Wheeling is the transportation of electricity from a generator to a remotely located user through existing distribution systems or multiple networks, such as through Eskom to a municipality. The pilot project takes place over 12 months, ending with the full offering of the wheeling facility.
Wadvalla said the wheeling pilot programmes by the municipalities and Eskom signals an opportunity for independent power producers to alleviate the capacity constraints that the national grid is experiencing.
“It also provides a pathway for constructive public-private partnerships to support economic growth, sustain job creation, and contribute to SA meeting its nationally determined contribution to mitigating against climate change,” said Wadvalla.
Inospace’s Chief Operations Officer, Jacques Weber, said that Inospace would be wheeling electricity from its solar panels to the city’s [Cape Town] electricity grids and onto tenants in other Inospace parks.
“We call on the government to allow the private sector to sell power directly into the grid at normal market prices”, explained Weber. According to the former Cape Town City Councillor, with over 500,000m2 of roof space, Inospace can accommodate large-scale solar panels.

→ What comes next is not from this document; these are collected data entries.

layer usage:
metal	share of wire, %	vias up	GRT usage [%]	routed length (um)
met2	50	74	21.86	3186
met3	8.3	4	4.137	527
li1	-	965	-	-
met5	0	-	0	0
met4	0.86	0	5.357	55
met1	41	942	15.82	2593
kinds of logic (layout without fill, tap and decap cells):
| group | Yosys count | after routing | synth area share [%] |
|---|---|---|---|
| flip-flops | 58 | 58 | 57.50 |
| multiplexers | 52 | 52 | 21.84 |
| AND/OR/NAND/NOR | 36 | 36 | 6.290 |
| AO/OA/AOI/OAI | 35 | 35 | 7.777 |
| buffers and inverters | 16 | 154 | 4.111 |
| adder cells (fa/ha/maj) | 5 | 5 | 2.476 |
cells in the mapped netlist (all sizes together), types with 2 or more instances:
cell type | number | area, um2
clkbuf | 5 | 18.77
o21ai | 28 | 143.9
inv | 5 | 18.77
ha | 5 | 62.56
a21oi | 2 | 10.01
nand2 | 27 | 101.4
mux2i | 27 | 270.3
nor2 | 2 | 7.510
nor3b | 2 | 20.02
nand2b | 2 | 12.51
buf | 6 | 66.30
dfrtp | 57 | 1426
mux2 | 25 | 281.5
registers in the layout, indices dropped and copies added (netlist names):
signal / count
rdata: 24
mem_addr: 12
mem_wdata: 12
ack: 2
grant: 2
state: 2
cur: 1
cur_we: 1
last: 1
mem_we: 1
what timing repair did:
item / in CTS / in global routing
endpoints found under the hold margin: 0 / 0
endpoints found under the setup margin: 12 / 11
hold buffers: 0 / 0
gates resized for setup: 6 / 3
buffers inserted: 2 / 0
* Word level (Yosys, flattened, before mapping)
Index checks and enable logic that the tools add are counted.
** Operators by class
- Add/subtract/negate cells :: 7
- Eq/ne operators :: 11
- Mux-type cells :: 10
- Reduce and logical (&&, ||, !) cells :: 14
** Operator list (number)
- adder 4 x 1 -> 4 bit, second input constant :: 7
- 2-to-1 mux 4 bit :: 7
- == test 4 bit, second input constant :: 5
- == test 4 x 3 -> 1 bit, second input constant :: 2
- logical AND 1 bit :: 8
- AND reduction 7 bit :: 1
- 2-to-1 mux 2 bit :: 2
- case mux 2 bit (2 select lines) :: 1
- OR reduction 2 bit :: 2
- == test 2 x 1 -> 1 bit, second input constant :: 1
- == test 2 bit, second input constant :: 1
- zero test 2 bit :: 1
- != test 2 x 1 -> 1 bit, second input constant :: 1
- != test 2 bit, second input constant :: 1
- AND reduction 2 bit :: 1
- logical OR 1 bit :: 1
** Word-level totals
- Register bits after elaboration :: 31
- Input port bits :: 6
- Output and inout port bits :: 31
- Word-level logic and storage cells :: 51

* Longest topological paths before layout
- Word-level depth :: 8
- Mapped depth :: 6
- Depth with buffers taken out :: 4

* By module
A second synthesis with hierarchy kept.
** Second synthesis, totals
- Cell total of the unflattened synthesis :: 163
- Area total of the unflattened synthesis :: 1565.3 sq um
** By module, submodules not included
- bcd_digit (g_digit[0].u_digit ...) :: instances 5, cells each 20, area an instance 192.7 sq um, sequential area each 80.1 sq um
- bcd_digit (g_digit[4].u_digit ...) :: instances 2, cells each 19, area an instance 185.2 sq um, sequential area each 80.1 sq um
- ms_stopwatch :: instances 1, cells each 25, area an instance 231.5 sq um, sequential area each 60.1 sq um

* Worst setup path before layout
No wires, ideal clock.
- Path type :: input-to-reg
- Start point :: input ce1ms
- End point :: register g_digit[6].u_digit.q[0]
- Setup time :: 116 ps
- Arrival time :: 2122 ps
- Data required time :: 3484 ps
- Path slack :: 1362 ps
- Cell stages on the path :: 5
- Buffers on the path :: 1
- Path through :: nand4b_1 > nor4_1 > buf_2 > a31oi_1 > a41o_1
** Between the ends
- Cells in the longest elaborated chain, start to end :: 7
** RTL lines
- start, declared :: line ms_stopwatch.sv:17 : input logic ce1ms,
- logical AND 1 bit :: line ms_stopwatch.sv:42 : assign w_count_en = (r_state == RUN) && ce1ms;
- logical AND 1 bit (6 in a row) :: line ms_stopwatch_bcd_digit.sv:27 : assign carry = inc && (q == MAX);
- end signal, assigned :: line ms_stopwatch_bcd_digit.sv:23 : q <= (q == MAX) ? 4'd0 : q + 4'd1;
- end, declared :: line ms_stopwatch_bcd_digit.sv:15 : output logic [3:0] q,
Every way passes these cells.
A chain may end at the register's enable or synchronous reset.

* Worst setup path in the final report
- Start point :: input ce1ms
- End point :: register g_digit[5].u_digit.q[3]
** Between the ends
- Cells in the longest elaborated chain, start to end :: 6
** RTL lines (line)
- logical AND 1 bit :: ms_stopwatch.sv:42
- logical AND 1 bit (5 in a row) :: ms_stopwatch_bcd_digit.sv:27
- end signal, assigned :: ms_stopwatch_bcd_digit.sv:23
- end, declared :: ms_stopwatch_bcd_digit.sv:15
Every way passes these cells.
===== config.mk =====
export PLATFORM = sky130hd
export DESIGN_NAME = alu_op_issuer
export DESIGN_NICKNAME = d
export VERILOG_FILES = /design/src/rtl/alu_op_issuer.sv
export SDC_FILE = /design/constraint.sdc
export NUM_CORES = 1
export LEC_CHECK = 0
export BUFFER_PORTS_ARGS = -buffer_cell sky130_fd_sc_hd__buf_2
export CELL_PAD_IN_SITES_DETAIL_PLACEMENT = 2
export CELL_PAD_IN_SITES_GLOBAL_PLACEMENT = 2
export CORE_UTILIZATION = 26
export DETAILED_ROUTE_END_ITERATION = 8
export PLACE_DENSITY_LB_ADDON = 0.1
export SETUP_SLACK_MARGIN = 0.4
export SLEW_MARGIN = 20
export SYNTH_ARGS = -nofsm -noshare
export SYNTH_HDL_FRONTEND = slang
export SYNTH_SLANG_ARGS = --single-unit

===== constraint.sdc =====
create_clock -name CLK -period 2.7 [get_ports CLK]
set_input_delay 0.27 -clock CLK [delete_from_list [all_inputs] [get_ports CLK]]
set_output_delay 0.27 -clock CLK [all_outputs]
set_load 0.01 [all_outputs]
$ cat src/rtl/datapath_pkg.sv
// rtl/datapath_pkg.sv - shared enums and flag indices for the parametrised datapath
package datapath_pkg;

   typedef enum logic [2:0] {
      ALU_ADD   = 3'd0,
      ALU_SUB   = 3'd1,
      ALU_AND   = 3'd2,
      ALU_OR    = 3'd3,
      ALU_XOR   = 3'd4,
      ALU_INC   = 3'd5,
      ALU_DEC   = 3'd6,
      ALU_PASSB = 3'd7
   } alu_op_e;

   typedef enum logic [1:0] {
      BUS1_PC  = 2'd0,
      BUS1_RF  = 2'd1,
      BUS1_MDR = 2'd2,
      BUS1_SP  = 2'd3
   } bus1_sel_e;

   typedef enum logic [1:0] {
      BUS2_ALU  = 2'd0,
      BUS2_BUS1 = 2'd1,
      BUS2_MDR  = 2'd2,
      BUS2_ZERO = 2'd3
   } bus2_sel_e;

   typedef enum logic {
      RD_IDLE = 1'b0,
      RD_WAIT = 1'b1
   } rd_state_e;

   // Bit positions inside the {N,Z,V,C} condition-code vector
   localparam int FLAG_N = 3;
   localparam int FLAG_Z = 2;
   localparam int FLAG_V = 1;
   localparam int FLAG_C = 0;

endpackage

$ cat src/rtl/datapath_param_if.sv
// rtl/datapath_param_if.sv - memory-side bus between the datapath and the memory model
interface datapath_param_if #(
   parameter int DATA_W = 8,
   parameter int ADDR_W = 8
);
   logic              mem_rd;
   logic              mem_rvalid;
   logic [DATA_W-1:0] mem_rdata;
   logic [ADDR_W-1:0] address;
   logic [DATA_W-1:0] to_memory;

   modport master (
      output mem_rd,
      output address,
      output to_memory,
      input  mem_rvalid,
      input  mem_rdata
   );

   modport slave (
      input  mem_rd,
      input  address,
      input  to_memory,
      output mem_rvalid,
      output mem_rdata
   );
endinterface

$ cat src/rtl/datapath_param_alu.sv
// rtl/datapath_param_alu.sv - combinational DATA_W-bit ALU producing result and NZVC flags
module alu_param
   import datapath_pkg::*;
#(
   parameter int DATA_W = 8
) (
   input  alu_op_e           op,
   input  logic [DATA_W-1:0] a,
   input  logic [DATA_W-1:0] b,
   output logic [DATA_W-1:0] result,
   output logic [3:0]        nzvc
);
   localparam int MSB = DATA_W - 1;
   localparam logic [DATA_W:0] ONE = (DATA_W + 1)'(1);

   logic [DATA_W:0] ext;
   logic            ovf;

   // ext[DATA_W] is carry-out on additions and borrow-out on subtractions
   always_comb begin
      ext = '0;
      ovf = 1'b0;
      case (op)
         ALU_ADD: begin
            ext = {1'b0, a} + {1'b0, b};
            ovf = (a[MSB] == b[MSB]) && (ext[MSB] != a[MSB]);
         end
         ALU_SUB: begin
            ext = {1'b0, a} - {1'b0, b};
            ovf = (a[MSB] != b[MSB]) && (ext[MSB] != a[MSB]);
         end
         ALU_AND: ext = {1'b0, a & b};
         ALU_OR:  ext = {1'b0, a | b};
         ALU_XOR: ext = {1'b0, a ^ b};
         ALU_INC: begin
            ext = {1'b0, b} + ONE;
            ovf = !b[MSB] && ext[MSB];
         end
         ALU_DEC: begin
            ext = {1'b0, b} - ONE;
            ovf = b[MSB] && !ext[MSB];
         end
         ALU_PASSB: ext = {1'b0, b};
         default: ext = '0;
      endcase
   end

   always_comb begin
      result         = ext[DATA_W-1:0];
      nzvc           = '0;
      nzvc[FLAG_N]   = ext[MSB];
      nzvc[FLAG_Z]   = (ext[DATA_W-1:0] == '0);
      nzvc[FLAG_V]   = ovf;
      nzvc[FLAG_C]   = ext[DATA_W];
   end

endmodule

$ cat src/rtl/datapath_param.sv
// rtl/datapath_param.sv - parametrised CPU datapath with register file and stallable memory read
// Optional stack pointer enabled by defining DP_STACK_EN.
module datapath_param
   import datapath_pkg::*;
#(
   parameter int DATA_W = 8,
   parameter int ADDR_W = 8,
   parameter int NREGS  = 4,
   localparam int RIDX_W = $clog2(NREGS)
) (
   input  logic              clk,
   input  logic              reset,
   input  logic              ir_load,
   input  logic              mar_load,
   input  logic              pc_load,
   input  logic              pc_inc,
   input  logic              rf_load,
   input  logic [RIDX_W-1:0] rf_wr_idx,
   input  logic [RIDX_W-1:0] rf_rd_idx,
   input  logic [RIDX_W-1:0] alu_a_idx,
   input  logic [2:0]        alu_sel,
   input  logic              ccr_load,
   input  logic [1:0]        bus1_sel,
   input  logic [1:0]        bus2_sel,
   input  logic              mem_rd_req,
   input  logic              sp_push,
   input  logic              sp_pop,
   output logic              mem_busy,
   output logic              mdr_valid,
   output logic [DATA_W-1:0] ir,
   output logic [3:0]        ccr_result,
   datapath_param_if.master  mem
);
   localparam logic [ADDR_W-1:0] PC_ONE = ADDR_W'(1);

   logic [ADDR_W-1:0] pc;
   logic [ADDR_W-1:0] mar;
   logic [DATA_W-1:0] mdr;
   logic [DATA_W-1:0] rf [NREGS];
   logic [DATA_W-1:0] bus1;
   logic [DATA_W-1:0] bus2;
   logic [DATA_W-1:0] sp_bus;
   logic [DATA_W-1:0] alu_result;
   logic [3:0]        alu_nzvc;
   rd_state_e         rd_state;
   rd_state_e         rd_next;
   logic              rd_capture;

`ifdef DP_STACK_EN
   logic [ADDR_W-1:0] sp;

   // Simultaneous push and pop cancel out and leave SP unchanged
   always_ff @(posedge clk or posedge reset) begin
      if (reset) begin
         sp <= '1;
      end else if (sp_push && !sp_pop) begin
         sp <= sp - PC_ONE;
      end else if (sp_pop && !sp_push) begin
         sp <= sp + PC_ONE;
      end
   end

   assign sp_bus = DATA_W'(sp);
`else
   logic unused_stack_strobes;

   assign unused_stack_strobes = sp_push | sp_pop;
   assign sp_bus               = '0;
`endif

   always_comb begin
      bus1 = '0;
      case (bus1_sel_e'(bus1_sel))
         BUS1_PC:  bus1 = DATA_W'(pc);
         BUS1_RF:  bus1 = rf[rf_rd_idx];
         BUS1_MDR: bus1 = mdr;
         BUS1_SP:  bus1 = sp_bus;
         default:  bus1 = '0;
      endcase
   end

   always_comb begin
      bus2 = '0;
      case (bus2_sel_e'(bus2_sel))
         BUS2_ALU:  bus2 = alu_result;
         BUS2_BUS1: bus2 = bus1;
         BUS2_MDR:  bus2 = mdr;
         BUS2_ZERO: bus2 = '0;
         default:   bus2 = '0;
      endcase
   end

   alu_param #(.DATA_W(DATA_W)) u_alu (
      .op     (alu_op_e'(alu_sel)),
      .a      (rf[alu_a_idx]),
      .b      (bus1),
      .result (alu_result),
      .nzvc   (alu_nzvc)
   );

   always_ff @(posedge clk or posedge reset) begin
      if (reset) begin
         rd_state <= RD_IDLE;
      end else begin
         rd_state <= rd_next;
      end
   end

   // A request arriving while a read is outstanding is dropped, never queued
   always_comb begin
      rd_next    = rd_state;
      rd_capture = 1'b0;
      case (rd_state)
         RD_IDLE: begin
            if (mem_rd_req) begin
               rd_next = RD_WAIT;
            end
         end
         RD_WAIT: begin
            if (mem.mem_rvalid) begin
               rd_next    = RD_IDLE;
               rd_capture = 1'b1;
            end
         end
         default: rd_next = RD_IDLE;
      endcase
   end

   always_ff @(posedge clk or posedge reset) begin
      if (reset) begin
         ir         <= '0;
         mar        <= '0;
         pc         <= '0;
         mdr        <= '0;
         ccr_result <= '0;
         mdr_valid  <= 1'b0;
         for (int i = 0; i < NREGS; i++) begin
            rf[i] <= '0;
         end
      end else begin
         if (ir_load) begin
            ir <= bus2;
         end
         if (mar_load) begin
            mar <= bus2[ADDR_W-1:0];
         end
         if (pc_load) begin
            pc <= bus2[ADDR_W-1:0];
         end else if (pc_inc) begin
            pc <= pc + PC_ONE;
         end
         if (rf_load) begin
            rf[rf_wr_idx] <= bus2;
         end
         if (ccr_load) begin
            ccr_result <= alu_nzvc;
         end
         if (rd_capture) begin
            mdr <= mem.mem_rdata;
         end
         mdr_valid <= rd_capture;
      end
   end

   assign mem_busy      = (rd_state == RD_WAIT);
   assign mem.mem_rd    = (rd_state == RD_WAIT);
   assign mem.address   = mar;
   assign mem.to_memory = bus1;

endmodule

$ cat src/flat_wrapper.sv
// flat-port wrapper written by rule: the top's interface ports become plain ports
module datapath_param_flat import datapath_pkg::*;
#(
   parameter int DATA_W = 8,
   parameter int ADDR_W = 8,
   parameter int NREGS  = 4,
   localparam int RIDX_W = $clog2(NREGS)
)
  (clk, reset, ir_load, mar_load, pc_load, pc_inc, rf_load, rf_wr_idx, rf_rd_idx, alu_a_idx, alu_sel, ccr_load, bus1_sel, bus2_sel, mem_rd_req, sp_push, sp_pop, mem_busy, mdr_valid, ir, ccr_result, mem_mem_rd, mem_address, mem_to_memory, mem_mem_rvalid, mem_mem_rdata);
  datapath_param_if #(.DATA_W(DATA_W), .ADDR_W(ADDR_W)) mem_i ();
  input  logic clk;
  input  logic reset;
  input  logic ir_load;
  input  logic mar_load;
  input  logic pc_load;
  input  logic pc_inc;
  input  logic rf_load;
  input  logic [RIDX_W-1:0] rf_wr_idx;
  input  logic [RIDX_W-1:0] rf_rd_idx;
  input  logic [RIDX_W-1:0] alu_a_idx;
  input  logic [2:0] alu_sel;
  input  logic ccr_load;
  input  logic [1:0] bus1_sel;
  input  logic [1:0] bus2_sel;
  input  logic mem_rd_req;
  input  logic sp_push;
  input  logic sp_pop;
  output logic mem_busy;
  output logic mdr_valid;
  output logic [DATA_W-1:0] ir;
  output logic [3:0] ccr_result;
  output wire logic [$bits(mem_i.mem_rd)-1:0] mem_mem_rd;
  output wire logic [$bits(mem_i.address)-1:0] mem_address;
  output wire logic [$bits(mem_i.to_memory)-1:0] mem_to_memory;
  input wire logic [$bits(mem_i.mem_rvalid)-1:0] mem_mem_rvalid;
  input wire logic [$bits(mem_i.mem_rdata)-1:0] mem_mem_rdata;
  assign mem_mem_rd = mem_i.mem_rd;
  assign mem_address = mem_i.address;
  assign mem_to_memory = mem_i.to_memory;
  assign mem_i.mem_rvalid = mem_mem_rvalid;
  assign mem_i.mem_rdata = mem_mem_rdata;
  datapath_param #(.DATA_W(DATA_W), .ADDR_W(ADDR_W), .NREGS(NREGS)) u_core (.clk(clk), .reset(reset), .ir_load(ir_load), .mar_load(mar_load), .pc_load(pc_load), .pc_inc(pc_inc), .rf_load(rf_load), .rf_wr_idx(rf_wr_idx), .rf_rd_idx(rf_rd_idx), .alu_a_idx(alu_a_idx), .alu_sel(alu_sel), .ccr_load(ccr_load), .bus1_sel(bus1_sel), .bus2_sel(bus2_sel), .mem_rd_req(mem_rd_req), .sp_push(sp_push), .sp_pop(sp_pop), .mem_busy(mem_busy), .mdr_valid(mdr_valid), .ir(ir), .ccr_result(ccr_result), .mem(mem_i));
endmodule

This will enable the company to pass solar-driven electricity discounts to its tenants. “If the government further incentivises private power producers to install facilities through a 12J tax structure, the country can quickly return to normality”.
Inospace is looking at a combination of solar, generators and battery backup. Power security is our number one strategy. We believe the private sector should be the sector that unlocks the Eskom crisis. If the government allows this, it will be a big won for the country.